Até aí, tudo bem. A torcida dá a
seus jogadores os atributos que
bem entender (desde que se atenda a normas mínimas de civilização, é claro). O centro da questão
não está no uso da palavra "amarelos", mas no fato de ela ter sido
publicada pelo jornal sem aspas.
O resultado disso é simples: o jornal "comprou" o atributo que os
torcedores deram aos craques.
É bom deixar claro que não me
interessa julgar o procedimento
dos redatores do referido título.
Meu papel é explicar aos leitores
que, sem as aspas, os redatores,
consciente ou inconscientemente,
encampam a tese do amarelecimento. O julgamento do procedimento dos redatores é seu, leitor.
Antes que me esqueça, os que
não acompanham o futebol talvez queiram saber que faz no título a palavra "verde". Trata-se de
metonímia relativa ao Palmeiras,
clube que tem o verde em suas cores. Não há problema algum, portanto, no emprego dessa palavra.
Convém lembrar que outra função das aspas é acentuar o valor
irônico ou figurado de certas expressões. Veja este exemplo, do
grande escritor Aníbal Machado,
citado pelo eminente professor
Adriano da Gama Kury em seu
excelente "Ortografia, Pontuação
e Crase": "A "parteira" se fechou
novamente no quarto de Helena". O próprio professor Kury explica que se tratava de uma "curiosa".

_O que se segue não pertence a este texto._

From an optimization exercise on the open Yosys and OpenROAD flow, aimed at small area; shortcuts taken in it are not production practice. Function was checked by simulation only, so behaviour that the tests miss may differ from the original. Power and IR drop assume default switching activity.

--- flow/flow/run.sh ---
#!/bin/bash
# Standard layout (the standard.sh, standard synthesis unchanged) with
# three changes:
#  - the port buffers are the smallest buffer cell (every port still gets one)
#  - clock tree: clkbuf_8 sink clusters of at most 20, no dummy loads
#  - the constant-0 outputs share one tie cell instead of one each
# The full log of the run is kept beside it in standard.log.
bash standard.sh \
  "BUFFER_PORTS_ARGS=-buffer_cell sky130_fd_sc_hd__buf_1" \
  "CTS_ARGS=-sink_clustering_enable -repair_clock_nets -sink_clustering_size 20 -sink_clustering_max_diameter 60 -buf_list sky130_fd_sc_hd__clkbuf_8 -dont_use_dummy_load" \
  SKIP_REPAIR_TIE_FANOUT=1 \
  finish > standard.log 2>&1
--- flow/standard.sh ---
#!/bin/bash
# synth_recipe.tcl (not shown) runs the flow's synth.tcl, then flattens the netlist and writes it again
# the make line also repeats each setting of config.mk as NAME=value (left out here)
make -C /OpenROAD-flow-scripts/flow DESIGN_CONFIG=/design/flow/config.mk WORK_HOME=/design/flow/orfs CLKGATE_MAP_FILE= SYNTH_SCRIPT=/design/flow/synth_recipe.tcl "${@:-finish}"
--- flow/config.mk ---
export PLATFORM = sky130hd
export DESIGN_NAME = img_controller
export DESIGN_NICKNAME = img_controller
export VERILOG_FILES = /design/flow/design.v
export SDC_FILE = /design/flow/constraint.sdc
export NUM_CORES = 4
export LEC_CHECK = 0
export CAP_MARGIN = 20
export CORE_MARGIN = 2
export CORE_UTILIZATION = 70
export CTS_BUF_LIST = sky130_fd_sc_hd__clkbuf_8
export CTS_CLUSTER_DIAMETER = 60
export CTS_CLUSTER_SIZE = 20
export SLEW_MARGIN = 20
--- flow/constraint.sdc ---
create_clock -name core_clock -period 10.0 [get_ports {clk}]
set_input_delay 2.0000 -clock core_clock [delete_from_list [all_inputs] [get_ports {clk}]]
set_output_delay 2.0000 -clock core_clock [all_outputs]
set_load 0.01 [all_outputs]
--- flow/design.v ---
package img_pkg;
    localparam int IMG_WIDTH  = 8;
    localparam int IMG_HEIGHT = 8;
    localparam int IMG_PIXELS = IMG_WIDTH * IMG_HEIGHT;
    localparam int PIXEL_BITS = 12;
    localparam int WORD_BITS  = 16;
    localparam int HEADER_WORDS   = 4;
    localparam int CHECKSUM_WORDS = 2;
    localparam int PADDING_WORDS  = 2;
    localparam int STAT_BITS  = 18;
    localparam int ADDR_BITS  = $clog2(IMG_PIXELS);
    localparam int COUNT_BITS = ADDR_BITS + 1;
    localparam int SKIP_BITS  = 2;
    typedef logic [WORD_BITS-1:0] pixel_word_t;
    typedef struct packed {
        logic                 en;
        logic [ADDR_BITS-1:0] addr;
        pixel_word_t          data;
    } pixel_wr_t;
    typedef struct packed {
        logic [COUNT_BITS-1:0] pixel_count;
        logic [STAT_BITS-1:0]  highlight_count;
        logic [STAT_BITS-1:0]  shadow_count;
    } capture_stats_t;
    typedef struct packed {
        pixel_word_t [HEADER_WORDS-1:0] words;
    } header_t;
endpackage
`timescale 1ns/1ns
module fletcher_checksum (
    input  logic                   clk,
    input  logic                   clear,    
    input  logic                   first,    
    input  logic                   act,      
    input  logic                   add,      
    input  logic                   move,     
    input  logic [1:0]             digit,
    input  logic [3:0]             din,      
    output logic [img_pkg::WORD_BITS-1:0] sum
);
    logic [img_pkg::WORD_BITS-1:0] a;
    logic [img_pkg::WORD_BITS-1:0] b;
    logic                          ca;
    logic [1:0]                    cb;
    logic [3:0]                    a_d;
    logic [3:0]                    b_d;
    logic [4:0]                    a_s;
    logic [5:0]                    b_s;
    assign a_d = first ? 4'd0 : a[3:0];
    assign b_d = (act && first) ? 4'd0 : b[3:0];
    assign a_s = {1'b0, a_d} + {1'b0, (add ? din : 4'd0)} + 5'(ca);
    assign b_s = {2'b0, b_d}
               + {2'b0, ((act && add) ? a_s[3:0] : 4'd0)}
               + 6'(act ? cb : 2'd0)
               + 6'(act && digit == 2'd0 && ca);
    always_ff @(posedge clk) begin
        if (clear) begin
            ca <= 1'b0;
            cb <= 2'd0;
        end else if (act) begin
            ca <= a_s[4];
            cb <= b_s[5:4];
        end
        if (act) begin
            a <= {move ? b_s[3:0] : a_s[3:0], a[img_pkg::WORD_BITS-1:4]};
        end
        b <= {b_s[3:0], b[img_pkg::WORD_BITS-1:4]};
    end
    assign sum = a;
endmodule
`timescale 1ns/1ns
module frame_decoder (
    input  logic                  clk,
    input  logic                  rst,
    input  logic                  cmd_capture,
    input  logic [img_pkg::SKIP_BITS-1:0]  cmd_skip_count,
    input  logic [img_pkg::PIXEL_BITS-1:0] img_pixel,
    input  logic                  img_fv,
    input  logic                  img_lv,
    input  logic                  wr_x4,
    output logic                  clear,
    output logic                  wr_en,
    output logic                  wr_first,
    output logic [2:0]            wr_y,
    output img_pkg::capture_stats_t        status_stats,
    output logic                  status_capture_done
);
    localparam logic [1:0] ST_IDLE = 2'd0;
    localparam logic [1:0] ST_ARM  = 2'd1;    
    localparam logic [1:0] ST_SKIP = 2'd2;    
    localparam logic [1:0] ST_CAPT = 2'd3;    
    logic [1:0] state;
    logic       capture_prev;
    logic       capture_cmd;
    logic       lv_prev;
    logic [3:0] y;         
    logic [2:0] hi;
    logic [2:0] lo;
    logic       stat_point;
    logic [6:0] px_top;
    assign capture_cmd = cmd_capture ^ capture_prev;
    assign wr_en       = (state == ST_CAPT) && img_lv;
    assign wr_first    = wr_en && !lv_prev;
    assign wr_y        = y[2:0];
    assign clear       = (state == ST_ARM) || (state == ST_SKIP)
                      || (state == ST_CAPT && y == 4'd0 && !lv_prev);
    assign stat_point  = wr_en && (y[1:0] == 2'd0) && (!lv_prev || wr_x4);
    assign px_top      = img_pixel[img_pkg::PIXEL_BITS-1 -: 7];
    assign status_stats.pixel_count     = {y[3], 6'd0};
    assign status_stats.highlight_count = {15'd0, hi};
    assign status_stats.shadow_count    = {15'd0, lo};
    always_ff @(posedge clk) begin
        if (rst) begin
            state               <= ST_IDLE;
            capture_prev        <= 1'b0;
            lv_prev             <= 1'b0;
            y                   <= '0;
            hi                  <= '0;
            lo                  <= '0;
            status_capture_done <= 1'b0;
        end else begin
            capture_prev <= cmd_capture;
            lv_prev <= img_lv;
            if (state == ST_CAPT && lv_prev && !img_lv) begin
                y <= y + 1'b1;
            end
            if (stat_point && px_top == 7'h7f) hi <= hi + 1'b1;
            if (stat_point && px_top == 7'h00) lo <= lo + 1'b1;
            case (state)
                ST_ARM: begin
                    if (img_fv) begin
                        if (y[1:0] == cmd_skip_count) begin
                            state <= ST_CAPT;
                            y     <= '0;
                        end else begin
                            state <= ST_SKIP;
                        end
                    end
                end
                ST_SKIP: begin
                    if (!img_fv) begin
                        y     <= y + 1'b1;
                        state <= ST_ARM;
                    end
                end
                ST_CAPT: begin
                    if (!img_fv) begin
                        status_capture_done <= !status_capture_done;
                        state               <= ST_IDLE;
                    end
                end
                default: ;
            endcase
            if (capture_cmd) begin
                state   <= ST_ARM;
                y       <= '0;
                hi      <= '0;
                lo      <= '0;
            end
        end
    end
endmodule
`timescale 1ns/1ns
module pixel_store (
    input  logic                                clk,
    input  logic                                clear,
    input  logic                                wr_en,
    input  logic                                wr_first,
    input  logic [2:0]                          wr_y,
    input  logic [img_pkg::PIXEL_BITS-1:0]      wr_data,
    input  logic [2:0]                          rd_y,
    input  logic [2:0]                          rd_x,
    output logic                                rd_hit,
    output logic [img_pkg::PIXEL_BITS-1:0]      rd_data,
    output logic [1:0]                          digit,
    output logic                                wr_x4       
);
    logic [8*img_pkg::PIXEL_BITS-1:0]         ring [8];
    logic [7:1][2:0]                          ph;
    logic [2:0]                               phase;
    logic [2:0]                               rd_ph;
    always_ff @(posedge clk) begin
        for (int y = 0; y < 8; y++) begin
            ring[y] <= {ring[y][7*img_pkg::PIXEL_BITS-1:0],
                        (wr_data & {img_pkg::PIXEL_BITS{wr_en && wr_y == 3'(y)}})
                        | (ring[y][8*img_pkg::PIXEL_BITS-1 -: img_pkg::PIXEL_BITS]
                           & {img_pkg::PIXEL_BITS{!clear}})};
        end
    end
    always_ff @(posedge clk) begin
        if (wr_first && wr_y == 3'd0) begin
            phase <= 3'd1;
        end else begin
            phase <= phase + 1'b1;
        end
        for (int y = 1; y < 8; y++) begin
            if (wr_first && wr_y == 3'(y)) begin
                ph[y] <= phase;
            end
        end
    end
    assign digit   = phase[1:0];
    assign wr_x4   = (phase == {!(wr_y[2] && ph[4][2]), wr_y[2] ? ph[4][1:0] : 2'd0});
    always_comb begin
        rd_ph = '0;
        for (int y = 1; y < 8; y++) begin
            rd_ph = rd_ph | (ph[y] & {3{rd_y == 3'(y)}});
        end
    end
    assign rd_hit  = (3'(phase - rd_x) == rd_ph);
    always_comb begin
        rd_data = '0;
        for (int y = 0; y < 8; y++) begin
            rd_data = rd_data | (ring[y][8*img_pkg::PIXEL_BITS-1 -: img_pkg::PIXEL_BITS]
                               & {img_pkg::PIXEL_BITS{rd_y == 3'(y)}});
        end
    end
endmodule
`timescale 1ns/1ns
module readout_sequencer (
    input  logic                 clk,
    input  logic                 rst,
    input  logic                 cmd_readout,
    input  img_pkg::header_t              cmd_header,
    output logic [2:0]           rd_y,
    output logic [2:0]           rd_x,
    input  logic                 rd_hit,
    input  logic [img_pkg::PIXEL_BITS-1:0] rd_data,
    input  logic [1:0]           digit,
    output logic                 readout_start,
    output logic                 readout_ready,
    input  logic                 readout_trigger,
    output img_pkg::pixel_word_t          readout_data
);
    logic                   readout_prev;
    logic                   readout_cmd;
    logic [6:0]             q;
    logic                   pass;
    logic                   want;
    logic                   req;
    logic                   last_dg;
    logic                   is_hdr;
    logic                   is_pix;
    logic                   is_cks;
    logic                   is_pad;
    logic                   waiting;
    logic [img_pkg::PIXEL_BITS-1:0] hold;
    img_pkg::pixel_word_t   hdr_word;
    img_pkg::pixel_word_t   cks_word;
    logic [15:0]            host;
    logic [3:0]             din;
    img_pkg::pixel_word_t   cks_sum;
    assign readout_cmd = cmd_readout ^ readout_prev;
    assign is_hdr  = !q[6] && (q[5:2] == 4'b1111);
    assign is_pix  = q[6];
    assign is_cks  = (q[6:1] == 6'd0);
    assign is_pad  = (q[6:1] == 6'd1);
    assign last_dg = (digit == 2'd3);
    assign rd_y = q[5:3];
    assign rd_x = q[2:0];
    assign waiting = !readout_ready && !want && !pass;
    always_comb begin
        hdr_word = '0;
        for (int i = 0; i < 4; i++) begin
            hdr_word = hdr_word | (cmd_header.words[3-i] & {16{q[1:0] == 2'(i)}});
        end
    end
    assign cks_word = cks_sum;
    always_comb begin
        readout_data = '0;
        if (is_pix) begin
            readout_data = {hold[7:0], 4'b0000, hold[11:8]};
        end else if (is_hdr) begin
            readout_data = hdr_word;
        end else if (is_cks && !(&cks_word)) begin
            readout_data = {cks_word[7:0], cks_word[15:8]};
        end
    end
    assign host = {readout_data[7:0], readout_data[15:8]};
    always_comb begin
        din = '0;
        for (int i = 0; i < 4; i++) begin
            din = din | (host[4*i +: 4] & {4{digit == 2'(i)}});
        end
    end
    fletcher_checksum fletcher_i (
        .clk    (clk),
        .clear  (readout_cmd),
        .first  (q == 7'd60),
        .act    (pass),
        .add    (!is_cks),
        .move   (is_cks && q[0]),
        .digit  (digit),
        .din    (din),
        .sum    (cks_sum)
    );
    always_ff @(posedge clk) begin
        if (waiting && is_pix && rd_hit) begin
            hold <= rd_data;
        end
    end
    assign req = waiting && (is_hdr || is_cks || (is_pix && rd_hit));
    always_ff @(posedge clk) begin
        if (rst) begin
            readout_prev  <= 1'b0;
            readout_start <= 1'b0;
            readout_ready <= 1'b0;
            pass          <= 1'b0;
            want          <= 1'b0;
            q             <= 7'd4;
        end else begin
            readout_prev <= cmd_readout;
            if (last_dg) begin
                pass <= want || req;
                want <= 1'b0;
            end else if (req) begin
                want <= 1'b1;
            end
            if (readout_cmd) begin
                readout_start <= !readout_start;
                readout_ready <= 1'b0;
                pass          <= 1'b0;
                want          <= 1'b0;
                q             <= 7'd60;
            end else if (readout_ready) begin
                if (readout_trigger) begin
                    readout_ready <= 1'b0;
                    q             <= q + 1'b1;
                end
            end else if (pass && last_dg) begin
                readout_ready <= 1'b1;
            end else if (waiting && is_pad) begin
                readout_ready <= 1'b1;
            end
        end
    end
endmodule
`timescale 1ns/1ns
module img_controller (
    input  logic                  clk,
    input  logic                  rst,
    input  logic                  cmd_capture,
    input  logic                  cmd_readout,
    input  logic [img_pkg::SKIP_BITS-1:0]  cmd_skip_count,
    input  img_pkg::header_t               cmd_header,
    input  logic [img_pkg::PIXEL_BITS-1:0] img_pixel,
    input  logic                  img_fv,
    input  logic                  img_lv,
    output logic                  status_capture_done,
    output img_pkg::capture_stats_t        status_stats,
    output logic                  readout_start,
    output logic                  readout_ready,
    input  logic                  readout_trigger,
    output img_pkg::pixel_word_t           readout_data
);
    logic                            clear;
    logic                            wr_x4;
    logic                            wr_en;
    logic                            wr_first;
    logic [2:0]                      wr_y;
    logic [2:0]                      rd_y;
    logic [2:0]                      rd_x;
    logic                            rd_hit;
    logic [img_pkg::PIXEL_BITS-1:0]  rd_data;
    logic [1:0]                      digit;
    frame_decoder frame_decoder_i (
        .clk                 (clk),
        .rst                 (rst),
        .cmd_capture         (cmd_capture),
        .cmd_skip_count      (cmd_skip_count),
        .img_pixel           (img_pixel),
        .img_fv              (img_fv),
        .img_lv              (img_lv),
        .wr_x4               (wr_x4),
        .clear               (clear),
        .wr_en               (wr_en),
        .wr_first            (wr_first),
        .wr_y                (wr_y),
        .status_stats        (status_stats),
        .status_capture_done (status_capture_done)
    );
    pixel_store pixel_store_i (
        .clk      (clk),
        .clear    (clear),
        .wr_en    (wr_en),
        .wr_first (wr_first),
        .wr_y     (wr_y),
        .wr_data  (img_pixel),
        .rd_y     (rd_y),
        .rd_x     (rd_x),
        .rd_hit   (rd_hit),
        .rd_data  (rd_data),
        .digit    (digit),
        .wr_x4    (wr_x4)
    );
    readout_sequencer readout_sequencer_i (
        .clk             (clk),
        .rst             (rst),
        .cmd_readout     (cmd_readout),
        .cmd_header      (cmd_header),
        .rd_y            (rd_y),
        .rd_x            (rd_x),
        .rd_hit          (rd_hit),
        .rd_data         (rd_data),
        .digit           (digit),
        .readout_start   (readout_start),
        .readout_ready   (readout_ready),
        .readout_trigger (readout_trigger),
        .readout_data    (readout_data)
    );
endmodule
==> results of run 1 <==
## synthesized netlist by cell type (9+ instances only)
master / number
buf_1: 11
nand2_1: 39
a22o_1: 101
a21oi_1: 55
ha_1: 29
dfxtp_1: 817
nor2b_1: 10
clkbuf_1: 44
xor2_1: 9
mux2_1: 9
nor2_1: 49
nand3_1: 10
buf_4: 37
a221oi_1: 11
edfxtp_1: 49
mux2i_1: 25
nor3_1: 12
inv_1: 30
o21ai_0: 11
a221o_1: 11
xnor2_1: 19
buf_2: 10
a22oi_1: 35
and2_1: 14
## critical path: stages, from the launching register on
cell and delay, ns:
dfxtp_2 0.41, buf_4 0.61, nor3_2 0.20, and2_1 0.33, and2_4 0.27, a221oi_2 0.29, o22ai_1 0.12, a221o_1 0.40
fa_1 0.42, inv_1 0.09, fa_1 0.41, or2_2 0.33, fa_1 0.50, inv_1 0.06, ha_1 0.26, a21o_1 0.15
a21oi_1 0.22, xnor2_1 0.11, mux2_1 0.30
## flip-flops by register name, indices dropped and copies added (netlist names), 2 cells and up
register                           cells
frame_decoder_i.y                      4
frame_decoder_i.lo                     3
frame_decoder_i.hi                     3
pixel_store_i.ring                   768
pixel_store_i.ph                      21
readout_sequencer_i.fletcher_i.a      16
pixel_store_i.phase                    3
readout_sequencer_i.hold              12
readout_sequencer_i.fletcher_i.cb      2
frame_decoder_i.state                  2
readout_sequencer_i.fletcher_i.b      16
readout_sequencer_i.q                  7
## worst paths after layout
check                                                            from                                             end
worst max-delay path            readout_sequencer_i.q[4]$_SDFFE_PP0P_  readout_sequencer_i.fletcher_i.a[15]$_DFFE_PP_
worst min-delay path                pixel_store_i.ring[2][47]$_DFF_P_               pixel_store_i.ring[2][59]$_DFF_P_
worst max register to register  readout_sequencer_i.q[4]$_SDFFE_PP0P_  readout_sequencer_i.fletcher_i.a[15]$_DFFE_PP_
worst min register to register      pixel_store_i.ring[2][47]$_DFF_P_               pixel_store_i.ring[2][59]$_DFF_P_
## metal layers
metal	share of wire	vias to the layer above	routed length, µm	track usage
li1	-	5346	-	-
met1	0.46	5462	19080	0.3435
met2	0.46	305	19240	0.4036
met3	0.049	64	2036	0.03803
met4	0.025	2	1035	0.07520
met5	0.00031	-	13	0
## cell usage in the layout, fill, tap and decap left out, drive strengths merged, types with 4 or more instances in the layout
cell type	synthesis	layout
a311oi	4	4
nand2b	7	7
a31o	4	4
o21ai	15	15
nor2	49	49
xor2	9	9
and2	15	15
inv	31	31
mux2	13	13
clkbuf	44	51
mux2i	25	25
a22o	101	101
fa	6	6
edfxtp	49	49
a211oi	7	7
dfxtp	817	817
nand4	8	8
nand3	10	10
a221oi	12	12
a22oi	35	35
a221o	11	11
and3	6	6
nand2	39	39
ha	29	29
nor4	4	4
a31oi	7	7
buf	60	119
nor3	13	13
xnor2	19	19
mux4	4	4
nor2b	10	10
a21o	4	4
a21oi	56	56
## power groups by stage
stage | clock network, mW | logic [mW] | registers [mW]
CTS | 1.42 | 0.269 | 3.60
global route | 1.52 | 0.297 | 3.61
floorplan | 0 | 0.196 | 3.66
detailed placement | 0 | 0.267 | 3.68
global placement | 0 | 0.262 | 3.68
finish | 1.38 | 0.269 | 3.60
## cell families after synthesis
logic type | share of synthesized area
other | 0.0001657
adder cells (fa/ha/maj) | 0.02134
buffers and inverters | 0.02975
flip-flops | 0.7878
AND/OR/NAND/NOR | 0.03738
XOR/XNOR | 0.01084
multiplexers | 0.02151
AO/OA/AOI/OAI | 0.09123
## metrics by stage
stage          cell area [µm²]    util  power [mW]
3_3_place_gp             23090  0.7279       3.939
3_5_place_dp             23090  0.7279       3.947
2_1_floorplan            22630       -       3.855
5_1_grt                  23790  0.7500       5.428
4_1_cts                  23790  0.7500       5.286
6_report                 23790  0.7501       5.249
## final cells by class
class | count | area, µm²
Antenna cell | 1 | 2.502
Clock buffer | 51 | 701.9
Fill cell | 1970 | 7928
Inverter | 31 | 116.4
Multi-Input combinational cell | 547 | 4155
Sequential cell | 866 | 17830
Tap cell | 402 | 503.0
Timing Repair Buffer | 119 | 480.5
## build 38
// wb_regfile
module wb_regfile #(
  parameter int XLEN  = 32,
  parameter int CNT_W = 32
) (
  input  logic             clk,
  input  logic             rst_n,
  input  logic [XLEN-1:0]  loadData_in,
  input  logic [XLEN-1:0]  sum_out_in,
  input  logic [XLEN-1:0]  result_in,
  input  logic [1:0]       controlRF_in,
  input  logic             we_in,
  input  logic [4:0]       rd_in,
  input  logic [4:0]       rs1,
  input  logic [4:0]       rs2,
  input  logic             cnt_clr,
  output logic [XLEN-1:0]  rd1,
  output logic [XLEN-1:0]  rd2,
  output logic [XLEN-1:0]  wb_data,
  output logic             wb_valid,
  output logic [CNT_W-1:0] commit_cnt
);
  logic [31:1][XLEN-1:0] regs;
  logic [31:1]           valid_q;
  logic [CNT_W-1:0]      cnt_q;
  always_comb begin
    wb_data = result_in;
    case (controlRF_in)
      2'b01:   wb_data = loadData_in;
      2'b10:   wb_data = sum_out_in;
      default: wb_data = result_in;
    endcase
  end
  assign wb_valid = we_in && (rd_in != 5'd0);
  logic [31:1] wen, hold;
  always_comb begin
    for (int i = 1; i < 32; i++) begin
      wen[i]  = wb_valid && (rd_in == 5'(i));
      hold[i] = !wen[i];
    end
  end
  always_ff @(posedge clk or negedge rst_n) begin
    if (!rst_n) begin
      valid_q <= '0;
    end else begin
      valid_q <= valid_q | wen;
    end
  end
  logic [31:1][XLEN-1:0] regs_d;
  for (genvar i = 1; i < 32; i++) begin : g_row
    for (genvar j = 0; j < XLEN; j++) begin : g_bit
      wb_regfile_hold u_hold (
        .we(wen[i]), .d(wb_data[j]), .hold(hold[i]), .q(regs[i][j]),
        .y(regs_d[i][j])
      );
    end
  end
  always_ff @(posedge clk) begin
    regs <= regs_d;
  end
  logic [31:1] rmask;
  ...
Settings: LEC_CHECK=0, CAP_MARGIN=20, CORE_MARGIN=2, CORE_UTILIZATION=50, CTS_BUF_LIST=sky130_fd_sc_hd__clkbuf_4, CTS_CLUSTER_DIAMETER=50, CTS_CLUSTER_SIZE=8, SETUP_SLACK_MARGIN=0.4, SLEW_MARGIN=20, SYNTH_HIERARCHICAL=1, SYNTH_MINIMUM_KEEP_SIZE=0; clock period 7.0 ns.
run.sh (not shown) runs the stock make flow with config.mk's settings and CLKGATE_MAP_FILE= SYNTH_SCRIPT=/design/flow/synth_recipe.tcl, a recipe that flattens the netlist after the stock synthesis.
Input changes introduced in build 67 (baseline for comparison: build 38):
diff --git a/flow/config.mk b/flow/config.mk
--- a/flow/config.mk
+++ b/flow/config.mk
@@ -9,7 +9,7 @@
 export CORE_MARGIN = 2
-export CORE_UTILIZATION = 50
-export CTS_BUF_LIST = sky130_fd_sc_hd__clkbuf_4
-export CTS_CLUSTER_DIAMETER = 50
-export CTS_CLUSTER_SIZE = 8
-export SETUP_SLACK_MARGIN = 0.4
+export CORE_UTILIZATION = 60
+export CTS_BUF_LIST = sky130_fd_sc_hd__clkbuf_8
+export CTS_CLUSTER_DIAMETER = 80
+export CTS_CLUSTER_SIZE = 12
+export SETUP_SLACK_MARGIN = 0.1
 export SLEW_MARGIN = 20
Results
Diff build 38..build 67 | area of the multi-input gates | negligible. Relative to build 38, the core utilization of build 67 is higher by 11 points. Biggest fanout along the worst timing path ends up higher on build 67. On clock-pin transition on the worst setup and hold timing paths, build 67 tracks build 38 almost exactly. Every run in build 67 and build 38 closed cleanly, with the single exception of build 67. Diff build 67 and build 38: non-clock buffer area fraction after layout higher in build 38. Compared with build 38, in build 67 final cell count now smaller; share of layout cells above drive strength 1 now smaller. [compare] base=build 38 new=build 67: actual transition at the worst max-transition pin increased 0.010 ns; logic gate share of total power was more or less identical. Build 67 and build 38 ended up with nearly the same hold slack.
From an optimization exercise on the open Yosys and OpenROAD flow, aimed at small area, a short achievable clock period and few clock cycles per item; shortcuts taken in it are not production practice.
Function was checked by simulation only, so behaviour that the tests miss may differ from the original.

==> flow/design.v (excerpt) <==
module chacha_keystream_block_core (
  input  logic                            clk_i,
  input  logic                            rst_ni,
  input  logic                            in_valid_i,
  output logic                            in_stall_o,
  input  logic [chacha_pkg::CounterW-1:0] block_counter_i,
  output logic                            out_valid_o,
  input  logic                            out_stall_i,
  output logic [chacha_pkg::WordW-1:0]    keystream_word_o,
  output logic [chacha_pkg::IdxW-1:0]     word_index_o,
  output logic                            last_word_o,
  input  logic                            cfg_valid_i,
  output logic                            cfg_ready_o,
  input  logic [chacha_pkg::CfgIdxW-1:0]  cfg_index_i,
  input  logic [chacha_pkg::CfgDataW-1:0] cfg_data_i
);
  chacha_pkg::chacha_cmd_t cmd;
  chacha_pkg::chacha_sts_t sts;
  chacha_ctrl u_ctrl (
    .clk_i       (clk_i),
    .rst_ni      (rst_ni),
    .in_valid_i  (in_valid_i),
    .in_stall_o  (in_stall_o),
    .out_stall_i (out_stall_i),
    .out_valid_o (out_valid_o),
    .cmd_o       (cmd),
    .sts_i       (sts)
  );
  chacha_dp u_dp (
    .clk_i            (clk_i),
    .rst_ni           (rst_ni),
    .cmd_i            (cmd),
    .sts_o            (sts),
    .block_counter_i  (block_counter_i),
    .cfg_valid_i      (cfg_valid_i),
    .cfg_ready_o      (cfg_ready_o),
    .cfg_index_i      (cfg_index_i),
    .cfg_data_i       (cfg_data_i),
    .keystream_word_o (keystream_word_o),
    .word_index_o     (word_index_o),
    .last_word_o      (last_word_o)
  );
endmodule
make LEC_CHECK=0 CAP_MARGIN=35 CORE_MARGIN=2 CORE_UTILIZATION=45 SETUP_SLACK_MARGIN=5 SLEW_MARGIN=35 finish   # period 10.0 ns
run.sh (not shown) runs the stock make flow with config.mk's settings and CLKGATE_MAP_FILE= SYNTH_SCRIPT=/design/flow/synth_recipe.tcl, a recipe that flattens the netlist after the stock synthesis.
The first run finished clean.
Testbench counts at the start, summed over its fixed seeds: cycles 9,920, blocks 384.
Change:
==> flow/flow/run.sh (new file) <==
#!/bin/bash
set -euo pipefail
bash standard.sh SETUP_SLACK_MARGIN=6.0 finish > flow_make.log 2>&1
==> flow/standard.sh (new file) <==
#!/bin/bash
# synth_recipe.tcl (not shown) runs the flow's synth.tcl, then flattens the netlist and writes it again
# the make line also repeats each setting of config.mk as NAME=value (left out here)
make -C /OpenROAD-flow-scripts/flow DESIGN_CONFIG=/design/flow/config.mk WORK_HOME=/design/flow/orfs CLKGATE_MAP_FILE= SYNTH_SCRIPT=/design/flow/synth_recipe.tcl "${@:-finish}"
- SETUP_SLACK_MARGIN: 5 -> default
removed: flow/run.sh
First-iteration DRC count is higher by 1.2%.
Final cell count is lower by 0.71%.
Area after synthesis is unchanged.
Cell area is higher by 0.79%.
Global-route usage is lower by 0.78 points.
Utilization is higher by 0.42 points.
Hold slack loses 0.0094 ns.
Die area does not change.
Wire length is lower by 2.0%.
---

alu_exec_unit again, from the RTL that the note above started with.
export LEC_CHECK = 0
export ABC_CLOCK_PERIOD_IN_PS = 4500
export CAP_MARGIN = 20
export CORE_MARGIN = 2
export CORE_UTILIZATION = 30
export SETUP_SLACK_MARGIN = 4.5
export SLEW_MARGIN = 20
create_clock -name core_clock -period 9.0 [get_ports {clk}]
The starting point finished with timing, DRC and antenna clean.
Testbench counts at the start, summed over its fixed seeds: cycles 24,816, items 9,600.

Por que, quando citei o trecho
de Aníbal Machado, pus a palavra "parteira" entre aspas simples? E por que, no fim do parágrafo anterior, a palavra "curiosa" foi posta entre aspas? Vamos
por partes. As aspas simples são
empregadas para isolar o que já
está entre aspas dentro da citação. No texto original de A. Machado, o termo "parteira" já está
entre aspas (porque foi empregado com sentido irônico).
As aspas que envolvem "curiosa" podem ser explicadas pelo fato de essa palavra ser típica da
linguagem informal. De fato, os
dicionários registram "curiosa"
(como pertencente à linguagem
familiar) com o sentido de "parteira sem habilitação legal".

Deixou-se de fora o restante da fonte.